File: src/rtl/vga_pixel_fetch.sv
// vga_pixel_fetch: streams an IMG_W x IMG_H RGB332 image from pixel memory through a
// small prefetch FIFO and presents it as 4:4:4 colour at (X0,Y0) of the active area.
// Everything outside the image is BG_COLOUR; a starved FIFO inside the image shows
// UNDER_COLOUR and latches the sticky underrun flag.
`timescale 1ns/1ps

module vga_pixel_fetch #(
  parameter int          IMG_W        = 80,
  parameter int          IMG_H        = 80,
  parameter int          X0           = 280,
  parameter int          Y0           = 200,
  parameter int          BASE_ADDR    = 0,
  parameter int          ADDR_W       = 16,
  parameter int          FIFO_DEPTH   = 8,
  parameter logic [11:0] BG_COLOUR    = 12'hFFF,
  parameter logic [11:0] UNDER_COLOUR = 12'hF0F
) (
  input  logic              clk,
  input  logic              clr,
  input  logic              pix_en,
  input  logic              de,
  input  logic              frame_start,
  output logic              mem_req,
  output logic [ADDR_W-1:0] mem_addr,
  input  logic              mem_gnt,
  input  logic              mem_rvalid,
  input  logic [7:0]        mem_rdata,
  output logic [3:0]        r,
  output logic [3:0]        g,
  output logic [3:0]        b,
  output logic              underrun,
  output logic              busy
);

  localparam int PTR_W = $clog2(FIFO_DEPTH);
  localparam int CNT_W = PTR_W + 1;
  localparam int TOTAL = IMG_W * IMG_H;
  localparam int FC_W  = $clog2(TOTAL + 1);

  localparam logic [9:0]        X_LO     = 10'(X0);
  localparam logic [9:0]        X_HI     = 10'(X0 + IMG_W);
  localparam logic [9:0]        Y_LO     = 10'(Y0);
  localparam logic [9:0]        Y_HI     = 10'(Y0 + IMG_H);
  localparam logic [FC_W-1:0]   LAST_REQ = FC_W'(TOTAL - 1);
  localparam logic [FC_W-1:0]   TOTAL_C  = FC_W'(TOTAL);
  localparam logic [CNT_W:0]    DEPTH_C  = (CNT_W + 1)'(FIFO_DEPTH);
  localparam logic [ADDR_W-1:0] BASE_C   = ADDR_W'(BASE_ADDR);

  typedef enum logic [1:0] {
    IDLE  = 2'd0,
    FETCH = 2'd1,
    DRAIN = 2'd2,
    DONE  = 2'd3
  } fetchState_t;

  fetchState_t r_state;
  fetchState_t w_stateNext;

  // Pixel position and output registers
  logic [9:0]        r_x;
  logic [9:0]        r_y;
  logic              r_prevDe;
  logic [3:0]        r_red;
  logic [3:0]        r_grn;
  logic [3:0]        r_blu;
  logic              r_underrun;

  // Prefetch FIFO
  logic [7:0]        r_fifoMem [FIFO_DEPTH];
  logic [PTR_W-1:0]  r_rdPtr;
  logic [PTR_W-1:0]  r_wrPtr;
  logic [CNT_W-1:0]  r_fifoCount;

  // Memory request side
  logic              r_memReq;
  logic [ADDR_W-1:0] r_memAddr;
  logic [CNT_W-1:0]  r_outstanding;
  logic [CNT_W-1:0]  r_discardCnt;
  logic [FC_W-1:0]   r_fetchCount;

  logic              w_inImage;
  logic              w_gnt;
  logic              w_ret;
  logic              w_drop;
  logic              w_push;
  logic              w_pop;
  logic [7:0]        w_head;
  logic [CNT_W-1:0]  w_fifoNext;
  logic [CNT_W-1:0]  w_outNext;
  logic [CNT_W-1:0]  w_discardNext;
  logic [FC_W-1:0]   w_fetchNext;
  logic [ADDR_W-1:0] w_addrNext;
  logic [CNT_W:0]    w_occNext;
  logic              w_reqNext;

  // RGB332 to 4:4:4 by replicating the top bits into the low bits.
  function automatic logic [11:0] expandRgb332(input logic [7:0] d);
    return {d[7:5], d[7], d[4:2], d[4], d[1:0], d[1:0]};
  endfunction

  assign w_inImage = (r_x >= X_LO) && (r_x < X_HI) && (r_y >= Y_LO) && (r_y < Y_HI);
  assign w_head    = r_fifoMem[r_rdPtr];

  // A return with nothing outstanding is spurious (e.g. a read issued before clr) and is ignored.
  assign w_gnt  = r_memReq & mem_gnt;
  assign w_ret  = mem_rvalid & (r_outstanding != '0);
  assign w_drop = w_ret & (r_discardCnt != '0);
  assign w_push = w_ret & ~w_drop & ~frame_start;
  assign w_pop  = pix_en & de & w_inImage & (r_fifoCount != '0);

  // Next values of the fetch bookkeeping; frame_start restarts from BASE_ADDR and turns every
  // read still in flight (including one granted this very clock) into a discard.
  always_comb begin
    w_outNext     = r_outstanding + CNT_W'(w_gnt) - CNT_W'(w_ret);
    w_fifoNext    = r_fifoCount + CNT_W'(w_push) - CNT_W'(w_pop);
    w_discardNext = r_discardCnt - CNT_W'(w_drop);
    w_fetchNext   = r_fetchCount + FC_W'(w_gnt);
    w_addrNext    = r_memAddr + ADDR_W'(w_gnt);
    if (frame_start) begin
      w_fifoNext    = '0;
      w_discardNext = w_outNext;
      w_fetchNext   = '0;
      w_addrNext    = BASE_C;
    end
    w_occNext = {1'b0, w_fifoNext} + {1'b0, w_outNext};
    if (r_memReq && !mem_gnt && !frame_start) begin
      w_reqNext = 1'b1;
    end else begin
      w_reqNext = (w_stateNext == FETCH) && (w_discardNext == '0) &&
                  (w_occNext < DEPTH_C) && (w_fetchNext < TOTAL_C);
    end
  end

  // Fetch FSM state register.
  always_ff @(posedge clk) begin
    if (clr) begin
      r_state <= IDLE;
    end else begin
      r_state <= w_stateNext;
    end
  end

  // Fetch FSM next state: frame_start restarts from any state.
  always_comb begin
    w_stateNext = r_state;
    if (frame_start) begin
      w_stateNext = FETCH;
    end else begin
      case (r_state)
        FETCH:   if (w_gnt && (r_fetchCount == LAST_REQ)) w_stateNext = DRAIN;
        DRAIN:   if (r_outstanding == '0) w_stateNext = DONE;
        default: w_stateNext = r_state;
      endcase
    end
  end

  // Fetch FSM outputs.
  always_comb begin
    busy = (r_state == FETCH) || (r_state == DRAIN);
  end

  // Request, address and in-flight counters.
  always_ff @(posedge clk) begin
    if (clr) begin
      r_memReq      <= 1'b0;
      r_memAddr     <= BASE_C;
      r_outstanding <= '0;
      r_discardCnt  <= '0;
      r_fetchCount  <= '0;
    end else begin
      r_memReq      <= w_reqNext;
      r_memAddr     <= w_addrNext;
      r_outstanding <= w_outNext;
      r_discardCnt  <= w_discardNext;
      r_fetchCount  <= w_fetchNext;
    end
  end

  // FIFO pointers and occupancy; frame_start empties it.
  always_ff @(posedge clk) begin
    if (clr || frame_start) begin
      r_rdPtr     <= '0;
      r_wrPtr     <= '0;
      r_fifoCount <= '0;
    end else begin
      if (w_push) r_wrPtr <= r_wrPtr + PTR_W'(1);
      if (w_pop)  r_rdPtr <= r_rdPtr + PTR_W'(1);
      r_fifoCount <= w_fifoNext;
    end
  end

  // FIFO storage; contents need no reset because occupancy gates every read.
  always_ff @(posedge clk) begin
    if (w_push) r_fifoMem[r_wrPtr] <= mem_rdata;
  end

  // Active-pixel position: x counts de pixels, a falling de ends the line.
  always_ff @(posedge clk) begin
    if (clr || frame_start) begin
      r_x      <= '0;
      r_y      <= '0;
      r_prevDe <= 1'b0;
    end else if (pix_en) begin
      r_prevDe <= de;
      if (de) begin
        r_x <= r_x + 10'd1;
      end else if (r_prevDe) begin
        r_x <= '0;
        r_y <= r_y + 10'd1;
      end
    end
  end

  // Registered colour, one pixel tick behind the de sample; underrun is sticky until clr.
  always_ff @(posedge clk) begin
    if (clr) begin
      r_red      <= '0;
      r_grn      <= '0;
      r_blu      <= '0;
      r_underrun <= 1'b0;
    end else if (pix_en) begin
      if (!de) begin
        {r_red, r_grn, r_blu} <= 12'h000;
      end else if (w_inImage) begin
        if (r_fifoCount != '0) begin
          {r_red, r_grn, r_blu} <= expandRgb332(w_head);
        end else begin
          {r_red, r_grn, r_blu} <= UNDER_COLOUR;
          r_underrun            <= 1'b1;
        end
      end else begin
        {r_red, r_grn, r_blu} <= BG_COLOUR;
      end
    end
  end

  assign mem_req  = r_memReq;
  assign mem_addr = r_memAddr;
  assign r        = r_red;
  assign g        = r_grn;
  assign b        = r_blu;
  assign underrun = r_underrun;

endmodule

PROBLEM REQUIREMENTS: For every line in the listing above that holds "parameter", add one to a tally, and give that tally alone.

YOUR SOLUTION: 9